====== SOURCE MATERIAL

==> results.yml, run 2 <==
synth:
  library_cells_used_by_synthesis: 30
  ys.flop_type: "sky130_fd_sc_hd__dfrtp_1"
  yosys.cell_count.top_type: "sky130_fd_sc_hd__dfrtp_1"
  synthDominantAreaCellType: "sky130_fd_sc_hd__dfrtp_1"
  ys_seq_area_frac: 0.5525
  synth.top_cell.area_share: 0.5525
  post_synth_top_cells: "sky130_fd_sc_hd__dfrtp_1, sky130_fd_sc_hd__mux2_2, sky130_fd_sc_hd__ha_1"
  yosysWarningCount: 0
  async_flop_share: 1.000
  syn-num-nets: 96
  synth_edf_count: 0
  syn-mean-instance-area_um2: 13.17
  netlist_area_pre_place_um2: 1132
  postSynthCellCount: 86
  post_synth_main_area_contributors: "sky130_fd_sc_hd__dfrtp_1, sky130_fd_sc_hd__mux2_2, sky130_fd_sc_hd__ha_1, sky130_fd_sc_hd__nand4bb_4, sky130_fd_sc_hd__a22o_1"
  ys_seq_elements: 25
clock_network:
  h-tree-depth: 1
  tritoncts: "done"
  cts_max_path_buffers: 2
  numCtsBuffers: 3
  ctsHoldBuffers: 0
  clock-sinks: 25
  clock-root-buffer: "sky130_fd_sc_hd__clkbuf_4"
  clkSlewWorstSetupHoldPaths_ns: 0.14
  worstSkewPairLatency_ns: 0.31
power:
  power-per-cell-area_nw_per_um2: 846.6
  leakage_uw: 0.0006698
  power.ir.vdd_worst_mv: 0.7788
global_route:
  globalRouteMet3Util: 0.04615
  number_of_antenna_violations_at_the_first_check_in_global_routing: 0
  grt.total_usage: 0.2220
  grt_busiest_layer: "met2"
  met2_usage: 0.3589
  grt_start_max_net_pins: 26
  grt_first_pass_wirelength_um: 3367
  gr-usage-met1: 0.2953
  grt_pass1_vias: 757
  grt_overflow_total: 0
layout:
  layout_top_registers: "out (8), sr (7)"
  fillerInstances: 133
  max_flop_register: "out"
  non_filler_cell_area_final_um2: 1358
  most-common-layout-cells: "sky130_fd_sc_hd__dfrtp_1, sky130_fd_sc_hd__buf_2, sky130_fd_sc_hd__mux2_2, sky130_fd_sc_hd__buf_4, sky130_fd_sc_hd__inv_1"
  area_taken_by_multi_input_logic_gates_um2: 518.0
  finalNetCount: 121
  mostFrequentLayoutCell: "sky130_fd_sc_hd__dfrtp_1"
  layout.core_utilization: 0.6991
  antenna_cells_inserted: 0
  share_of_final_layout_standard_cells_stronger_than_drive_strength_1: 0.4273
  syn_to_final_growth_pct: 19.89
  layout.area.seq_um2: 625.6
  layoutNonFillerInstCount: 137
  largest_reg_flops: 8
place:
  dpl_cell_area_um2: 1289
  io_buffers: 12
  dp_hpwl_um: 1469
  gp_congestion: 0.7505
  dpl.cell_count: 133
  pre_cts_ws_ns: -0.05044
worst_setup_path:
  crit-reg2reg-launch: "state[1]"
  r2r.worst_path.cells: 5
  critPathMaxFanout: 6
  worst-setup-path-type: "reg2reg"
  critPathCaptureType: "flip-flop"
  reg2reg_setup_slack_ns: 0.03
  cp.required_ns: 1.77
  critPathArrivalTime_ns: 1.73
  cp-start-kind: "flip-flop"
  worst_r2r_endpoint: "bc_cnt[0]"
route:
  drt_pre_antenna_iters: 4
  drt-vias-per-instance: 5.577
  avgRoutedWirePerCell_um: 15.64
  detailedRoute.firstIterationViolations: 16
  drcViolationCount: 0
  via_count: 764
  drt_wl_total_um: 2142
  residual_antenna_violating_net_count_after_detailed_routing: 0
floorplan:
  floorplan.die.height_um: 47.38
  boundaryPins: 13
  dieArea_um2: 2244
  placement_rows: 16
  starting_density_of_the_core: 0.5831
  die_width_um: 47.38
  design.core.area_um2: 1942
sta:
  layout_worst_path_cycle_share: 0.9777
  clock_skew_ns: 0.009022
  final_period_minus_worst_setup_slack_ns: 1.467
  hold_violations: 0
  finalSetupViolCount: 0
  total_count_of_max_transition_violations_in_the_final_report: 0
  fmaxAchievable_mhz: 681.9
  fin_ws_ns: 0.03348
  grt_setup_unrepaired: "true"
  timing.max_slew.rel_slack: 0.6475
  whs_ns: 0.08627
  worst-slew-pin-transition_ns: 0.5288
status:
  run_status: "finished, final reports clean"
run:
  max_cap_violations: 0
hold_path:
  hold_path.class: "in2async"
File: src/rtl/seg7_hex_decode.sv
// Combinational hex nibble to active-low 7-segment pattern.
// Shared by the display blocks; pattern table lives in seg_pkg.
module seg7_hex_decode
   import seg_pkg::*;
(
   input  logic [3:0] hex_i,
   output logic [6:0] seg_o
);
   assign seg_o = HEX_SEG[hex_i];
endmodule

File: src/rtl/seg_scan_mux.sv
// Time-multiplexed common-anode 7-segment scanner with blanking and
// frame-synchronous snapshot. Option: LEADING_ZERO_BLANK_EN.
module seg_scan_mux
   import seg_pkg::*;
#(
   parameter int NUM_DIGITS = 4,
   parameter int DIV        = 48000,
   parameter int BLANK_CYC  = 256
)(
   input  logic         clk_16M,
   input  logic         rst,
   seg_scan_mux_if.slave bus
);
   localparam int CW = (DIV > 1) ? $clog2(DIV) : 1;
   localparam int IW = (NUM_DIGITS > 1) ? $clog2(NUM_DIGITS) : 1;
   localparam int DW = 4 * NUM_DIGITS;
   localparam logic [CW-1:0] CNT_MAX = CW'(DIV - 1);
   localparam logic [CW-1:0] CNT_BLK = CW'(BLANK_CYC);
   localparam logic [IW-1:0] IDX_MAX = IW'(NUM_DIGITS - 1);
   localparam state_e ST_RST = (BLANK_CYC == 0) ? DRIVE : BLANK;

   logic [CW-1:0]         cnt_q, cnt_d;
   logic [IW-1:0]         idx_q, idx_d;
   state_e                state_q, state_d;
   logic                  pend_q, pend_d;
   logic [DW-1:0]         shd_q, shd_d;
   logic [NUM_DIGITS-1:0] shp_q, shp_d;
   logic [NUM_DIGITS-1:0] shb_q, shb_d;
   logic [NUM_DIGITS-1:0] en_q, en_d;
   logic [6:0]            svn_q, svn_d;
   logic                  dp_q, dp_d;
   logic                  ack_q, ack_d;
   logic                  fs_q, fs_d;
   logic                  boundary;
   logic [3:0]            nib;
   logic [6:0]            seg;
   logic                  lz;

   assign boundary = (cnt_q == '0) && (idx_q == '0);

   always_comb begin
      cnt_d   = cnt_q + 1'b1;
      idx_d   = idx_q;
      if (cnt_q == CNT_MAX) begin
         cnt_d = '0;
         idx_d = (idx_q == IDX_MAX) ? '0 : idx_q + 1'b1;
      end
      state_d = (cnt_d < CNT_BLK) ? BLANK : DRIVE;
   end

   // Capture into the shadow only on the frame boundary
   always_comb begin
      pend_d = pend_q;
      shd_d  = shd_q;
      shp_d  = shp_q;
      shb_d  = shb_q;
      ack_d  = 1'b0;
      if (boundary && (pend_q || bus.load)) begin
         shd_d  = bus.data;
         shp_d  = bus.dp_mask;
         shb_d  = bus.blank_mask;
         ack_d  = 1'b1;
         pend_d = 1'b0;
      end else if (bus.load) begin
         pend_d = 1'b1;
      end
   end

   assign nib = shd_d[{idx_q, 2'b00} +: 4];

   seg7_hex_decode u_dec (
      .hex_i (nib),
      .seg_o (seg)
   );

`ifdef LEADING_ZERO_BLANK_EN
   logic [IW-1:0] msd;

   always_comb begin
      msd = '0;
      for (int i = 1; i < NUM_DIGITS; i++) begin
         if (shd_d[4*i +: 4] != 4'h0) msd = IW'(i);
      end
   end

   assign lz = (idx_q > msd);
`else
   assign lz = 1'b0;
`endif

   always_comb begin
      en_d  = '1;
      svn_d = SEG_OFF;
      dp_d  = 1'b1;
      fs_d  = boundary;
      if (state_q == DRIVE) begin
         en_d[idx_q] = 1'b0;
         svn_d = (shb_d[idx_q] || lz) ? SEG_OFF : seg;
         dp_d  = shb_d[idx_q] | ~shp_d[idx_q];
      end
   end

   always_ff @(posedge clk_16M) begin
      if (rst) begin
         cnt_q   <= '0;
         idx_q   <= '0;
         state_q <= ST_RST;
         pend_q  <= 1'b0;
         shd_q   <= '0;
         shp_q   <= '0;
         shb_q   <= '0;
         en_q    <= '1;
         svn_q   <= SEG_OFF;
         dp_q    <= 1'b1;
         ack_q   <= 1'b0;
         fs_q    <= 1'b0;
      end else begin
         cnt_q   <= cnt_d;
         idx_q   <= idx_d;
         state_q <= state_d;
         pend_q  <= pend_d;
         shd_q   <= shd_d;
         shp_q   <= shp_d;
         shb_q   <= shb_d;
         en_q    <= en_d;
         svn_q   <= svn_d;
         dp_q    <= dp_d;
         ack_q   <= ack_d;
         fs_q    <= fs_d;
      end
   end

   assign bus.en          = en_q;
   assign bus.svn_conf    = svn_q;
   assign bus.DP          = dp_q;
   assign bus.load_ack    = ack_q;
   assign bus.frame_start = fs_q;
endmodule
`config.mk`:
```
export PLATFORM = sky130hd
export DESIGN_NAME = ram_arbiter
export DESIGN_NICKNAME = d
export VERILOG_FILES = /design/src/rtl/ram_arb_pkg.sv /design/src/rtl/ram_arb_rr.sv /design/src/rtl/ram_arbiter.sv
export SDC_FILE = /design/constraint.sdc
export NUM_CORES = 1
export LEC_CHECK = 0
export ABC_AREA = 1
export CAP_MARGIN = 15
export CORE_ASPECT_RATIO = 1.5
export CORE_UTILIZATION = 45
export DETAILED_ROUTE_END_ITERATION = 7
export PLACE_DENSITY = 0.86
export SLEW_MARGIN = 20
export SYNTH_ARGS = -nofsm -noshare
export SYNTH_HDL_FRONTEND = slang
export SYNTH_SLANG_ARGS = --single-unit
```
`constraint.sdc`:
```
create_clock -name clk -period 2.2 [get_ports clk]
set_clock_uncertainty 0.1 [all_clocks]
set_input_delay 0.55 -clock clk [delete_from_list [all_inputs] [get_ports clk]]
set_output_delay 0.55 -clock clk [all_outputs]
set_load 0.03 [all_outputs]
```
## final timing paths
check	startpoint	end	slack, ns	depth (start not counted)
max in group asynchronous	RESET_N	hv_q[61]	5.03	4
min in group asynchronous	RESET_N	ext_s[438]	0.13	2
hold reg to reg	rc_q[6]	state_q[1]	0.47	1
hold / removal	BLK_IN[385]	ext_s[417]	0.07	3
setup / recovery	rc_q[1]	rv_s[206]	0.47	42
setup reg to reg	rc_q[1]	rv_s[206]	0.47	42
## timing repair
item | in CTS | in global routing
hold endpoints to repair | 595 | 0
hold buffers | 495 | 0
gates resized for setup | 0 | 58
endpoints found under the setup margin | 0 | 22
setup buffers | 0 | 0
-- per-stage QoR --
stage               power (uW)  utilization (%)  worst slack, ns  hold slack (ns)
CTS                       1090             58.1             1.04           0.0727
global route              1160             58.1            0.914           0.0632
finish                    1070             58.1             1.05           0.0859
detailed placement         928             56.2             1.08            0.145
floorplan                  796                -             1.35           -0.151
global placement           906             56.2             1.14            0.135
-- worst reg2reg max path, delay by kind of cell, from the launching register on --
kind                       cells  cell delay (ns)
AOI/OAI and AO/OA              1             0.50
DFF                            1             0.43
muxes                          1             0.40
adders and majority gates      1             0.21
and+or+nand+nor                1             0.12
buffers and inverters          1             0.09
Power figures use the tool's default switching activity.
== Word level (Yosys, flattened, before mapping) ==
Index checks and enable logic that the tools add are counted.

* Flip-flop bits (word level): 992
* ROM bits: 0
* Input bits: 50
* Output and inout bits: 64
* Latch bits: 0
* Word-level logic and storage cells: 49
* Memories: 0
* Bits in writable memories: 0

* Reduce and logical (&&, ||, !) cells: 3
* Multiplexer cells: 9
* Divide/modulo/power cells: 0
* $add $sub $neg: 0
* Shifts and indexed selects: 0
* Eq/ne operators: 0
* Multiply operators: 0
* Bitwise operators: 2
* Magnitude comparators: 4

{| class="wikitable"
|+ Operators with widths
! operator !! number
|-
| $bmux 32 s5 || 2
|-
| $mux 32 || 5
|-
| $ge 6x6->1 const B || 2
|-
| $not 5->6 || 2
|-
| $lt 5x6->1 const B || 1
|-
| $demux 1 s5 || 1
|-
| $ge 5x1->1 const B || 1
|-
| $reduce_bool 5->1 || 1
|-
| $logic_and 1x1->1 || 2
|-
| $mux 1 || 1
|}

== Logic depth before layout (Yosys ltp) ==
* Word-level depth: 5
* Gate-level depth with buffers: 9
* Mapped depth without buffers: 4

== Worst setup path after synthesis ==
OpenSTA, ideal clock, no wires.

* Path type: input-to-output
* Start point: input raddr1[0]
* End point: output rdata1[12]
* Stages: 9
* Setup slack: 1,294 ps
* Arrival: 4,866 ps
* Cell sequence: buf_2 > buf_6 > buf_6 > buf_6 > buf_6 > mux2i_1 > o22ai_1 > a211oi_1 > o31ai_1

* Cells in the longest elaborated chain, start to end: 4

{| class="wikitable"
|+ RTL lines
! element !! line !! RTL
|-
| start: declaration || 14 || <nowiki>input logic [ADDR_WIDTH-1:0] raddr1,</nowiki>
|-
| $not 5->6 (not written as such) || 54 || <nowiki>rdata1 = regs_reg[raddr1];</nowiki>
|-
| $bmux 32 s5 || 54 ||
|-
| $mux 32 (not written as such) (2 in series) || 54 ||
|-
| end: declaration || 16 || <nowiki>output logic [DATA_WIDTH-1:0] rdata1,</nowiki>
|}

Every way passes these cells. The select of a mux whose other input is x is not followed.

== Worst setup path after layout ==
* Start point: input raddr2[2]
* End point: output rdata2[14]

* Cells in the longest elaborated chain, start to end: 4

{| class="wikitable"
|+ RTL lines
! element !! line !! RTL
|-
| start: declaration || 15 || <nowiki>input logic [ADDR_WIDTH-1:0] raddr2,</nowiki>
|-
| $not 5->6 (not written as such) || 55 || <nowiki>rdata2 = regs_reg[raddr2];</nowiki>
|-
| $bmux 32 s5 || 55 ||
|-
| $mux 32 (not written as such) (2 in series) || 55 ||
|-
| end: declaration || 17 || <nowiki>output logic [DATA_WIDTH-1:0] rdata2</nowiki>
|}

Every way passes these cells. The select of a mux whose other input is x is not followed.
`src/rtl/load_ext_ctrl_if.sv`:
```
// Request/response and memory-read signal bundle for load_ext_ctrl.
// slave is the controller's view; master is the requester/memory side.
interface load_ext_ctrl_if;
    localparam int unsigned AW = 32;
    localparam int unsigned DW = 32;

    logic          start;
    logic [AW-1:0] addr;
    logic [1:0]    size;
    logic          sext;
    logic          busy;
    logic          mem_req;
    logic [AW-1:0] mem_addr;
    logic          mem_ready;
    logic [DW-1:0] mem_rdata;
    logic          done;
    logic [DW-1:0] rdata;
    logic          err;

    modport slave (
        input  start, addr, size, sext, mem_ready, mem_rdata,
        output busy, mem_req, mem_addr, done, rdata, err
    );

    modport master (
        output start, addr, size, sext, mem_ready, mem_rdata,
        input  busy, mem_req, mem_addr, done, rdata, err
    );
endinterface

```
`src/rtl/load_ext_ctrl.sv`:
```
// Load controller: one aligned word read, lane select and sign/zero extension.
// Define LOAD_MISALIGN_CHK_EN to reject misaligned halfword/word loads up front.
module load_ext_ctrl #(
    parameter int unsigned TIMEOUT_CYC = 16
) (
    input  logic             clk,
    input  logic             rst,
    load_ext_ctrl_if.slave   bus
);
    localparam int unsigned CW = 8;
    localparam int unsigned DW = 32;

    typedef enum logic [1:0] {IDLE, WAIT, EXT, DONE} state_t;

    state_t          state;
    state_t          state_n;
    logic [CW-1:0]   cnt;
    logic [1:0]      size_q;
    logic [1:0]      ofs_q;
    logic            sext_q;
    logic [DW-1:0]   word_q;

    logic            misalign_c;
    logic            reject_c;
    logic            timeout_c;
    logic            fail_c;
    logic [7:0]      byte_c;
    logic [15:0]     half_c;
    logic [DW-1:0]   ext_c;

`ifdef LOAD_MISALIGN_CHK_EN
    assign misalign_c = ((bus.size == 2'b01) && bus.addr[0]) ||
                        ((bus.size == 2'b10) && (bus.addr[1:0] != 2'b00));
`else
    assign misalign_c = 1'b0;
`endif

    assign reject_c  = (bus.size == 2'b11) || misalign_c;
    assign timeout_c = (TIMEOUT_CYC != 0) && (cnt == CW'(TIMEOUT_CYC));

    // Little-endian lane selection from the captured word
    assign byte_c = word_q[{ofs_q, 3'b000} +: 8];
    assign half_c = ofs_q[1] ? word_q[31:16] : word_q[15:0];

    always_comb begin
        ext_c = word_q;
        case (size_q)
            2'b00:   ext_c = {{24{sext_q & byte_c[7]}}, byte_c};
            2'b01:   ext_c = {{16{sext_q & half_c[15]}}, half_c};
            default: ext_c = word_q;
        endcase
    end

    always_ff @(posedge clk) begin
        if (rst) begin
            state <= IDLE;
        end else begin
            state <= state_n;
        end
    end

    // mem_ready beats the timeout when both land in the same cycle
    always_comb begin
        state_n = state;
        fail_c  = 1'b0;
        case (state)
            IDLE: begin
                if (bus.start) begin
                    if (reject_c) begin
                        state_n = DONE;
                        fail_c  = 1'b1;
                    end else begin
                        state_n = WAIT;
                    end
                end
            end
            WAIT: begin
                if (bus.mem_ready) begin
                    state_n = EXT;
                end else if (timeout_c) begin
                    state_n = DONE;
                    fail_c  = 1'b1;
                end
            end
            EXT:     state_n = DONE;
            DONE:    state_n = IDLE;
            default: state_n = IDLE;
        endcase
    end

    // Outputs are registered from the next state so they align with it
    always_ff @(posedge clk) begin
        if (rst) begin
            bus.busy     <= 1'b0;
            bus.mem_req  <= 1'b0;
            bus.mem_addr <= '0;
            bus.done     <= 1'b0;
            bus.err      <= 1'b0;
            bus.rdata    <= '0;
            cnt          <= '0;
            size_q       <= '0;
            ofs_q        <= '0;
            sext_q       <= 1'b0;
            word_q       <= '0;
        end else begin
            bus.busy    <= (state_n != IDLE);
            bus.mem_req <= (state_n == WAIT);
            bus.done    <= (state_n == DONE);
            bus.err     <= fail_c;
            cnt         <= (state_n == WAIT) ? cnt + CW'(1) : '0;

            if ((state == IDLE) && bus.start) begin
                size_q       <= bus.size;
                sext_q       <= bus.sext;
                ofs_q        <= bus.addr[1:0];
                bus.mem_addr <= {bus.addr[31:2], 2'b00};
            end

            if ((state == WAIT) && bus.mem_ready) begin
                word_q <= bus.mem_rdata;
            end

            if (state_n == DONE) begin
                bus.rdata <= fail_c ? '0 : ext_c;
            end
        end
    end
endmodule

```
`src/flat_wrapper.sv`:
```
// flat-port wrapper written by rule: the top's interface ports become plain ports
module load_ext_ctrl_flat 
#(
    parameter int unsigned TIMEOUT_CYC = 16
)
  (clk, rst, bus_start, bus_addr, bus_size, bus_sext, bus_mem_ready, bus_mem_rdata, bus_busy, bus_mem_req, bus_mem_addr, bus_done, bus_rdata, bus_err);
  load_ext_ctrl_if bus_i ();
  input  logic clk;
  input  logic rst;
  input wire logic [$bits(bus_i.start)-1:0] bus_start;
  input wire logic [$bits(bus_i.addr)-1:0] bus_addr;
  input wire logic [$bits(bus_i.size)-1:0] bus_size;
  input wire logic [$bits(bus_i.sext)-1:0] bus_sext;
  input wire logic [$bits(bus_i.mem_ready)-1:0] bus_mem_ready;
  input wire logic [$bits(bus_i.mem_rdata)-1:0] bus_mem_rdata;
  output wire logic [$bits(bus_i.busy)-1:0] bus_busy;
  output wire logic [$bits(bus_i.mem_req)-1:0] bus_mem_req;
  output wire logic [$bits(bus_i.mem_addr)-1:0] bus_mem_addr;
  output wire logic [$bits(bus_i.done)-1:0] bus_done;
  output wire logic [$bits(bus_i.rdata)-1:0] bus_rdata;
  output wire logic [$bits(bus_i.err)-1:0] bus_err;
  assign bus_i.start = bus_start;
  assign bus_i.addr = bus_addr;
  assign bus_i.size = bus_size;
  assign bus_i.sext = bus_sext;
  assign bus_i.mem_ready = bus_mem_ready;
  assign bus_i.mem_rdata = bus_mem_rdata;
  assign bus_busy = bus_i.busy;
  assign bus_mem_req = bus_i.mem_req;
  assign bus_mem_addr = bus_i.mem_addr;
  assign bus_done = bus_i.done;
  assign bus_rdata = bus_i.rdata;
  assign bus_err = bus_i.err;
  load_ext_ctrl #(.TIMEOUT_CYC(TIMEOUT_CYC)) u_core (.clk(clk), .rst(rst), .bus(bus_i));
endmodule
```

============

Transcribe the listing above line for line, from the first line to the line containing "h-tree-depth: 1", inclusive, with no other lines.

[ANSWER SPACE]
==> results.yml, run 2 <==
synth:
  library_cells_used_by_synthesis: 30
  ys.flop_type: "sky130_fd_sc_hd__dfrtp_1"
  yosys.cell_count.top_type: "sky130_fd_sc_hd__dfrtp_1"
  synthDominantAreaCellType: "sky130_fd_sc_hd__dfrtp_1"
  ys_seq_area_frac: 0.5525
  synth.top_cell.area_share: 0.5525
  post_synth_top_cells: "sky130_fd_sc_hd__dfrtp_1, sky130_fd_sc_hd__mux2_2, sky130_fd_sc_hd__ha_1"
  yosysWarningCount: 0
  async_flop_share: 1.000
  syn-num-nets: 96
  synth_edf_count: 0
  syn-mean-instance-area_um2: 13.17
  netlist_area_pre_place_um2: 1132
  postSynthCellCount: 86
  post_synth_main_area_contributors: "sky130_fd_sc_hd__dfrtp_1, sky130_fd_sc_hd__mux2_2, sky130_fd_sc_hd__ha_1, sky130_fd_sc_hd__nand4bb_4, sky130_fd_sc_hd__a22o_1"
  ys_seq_elements: 25
clock_network:
  h-tree-depth: 1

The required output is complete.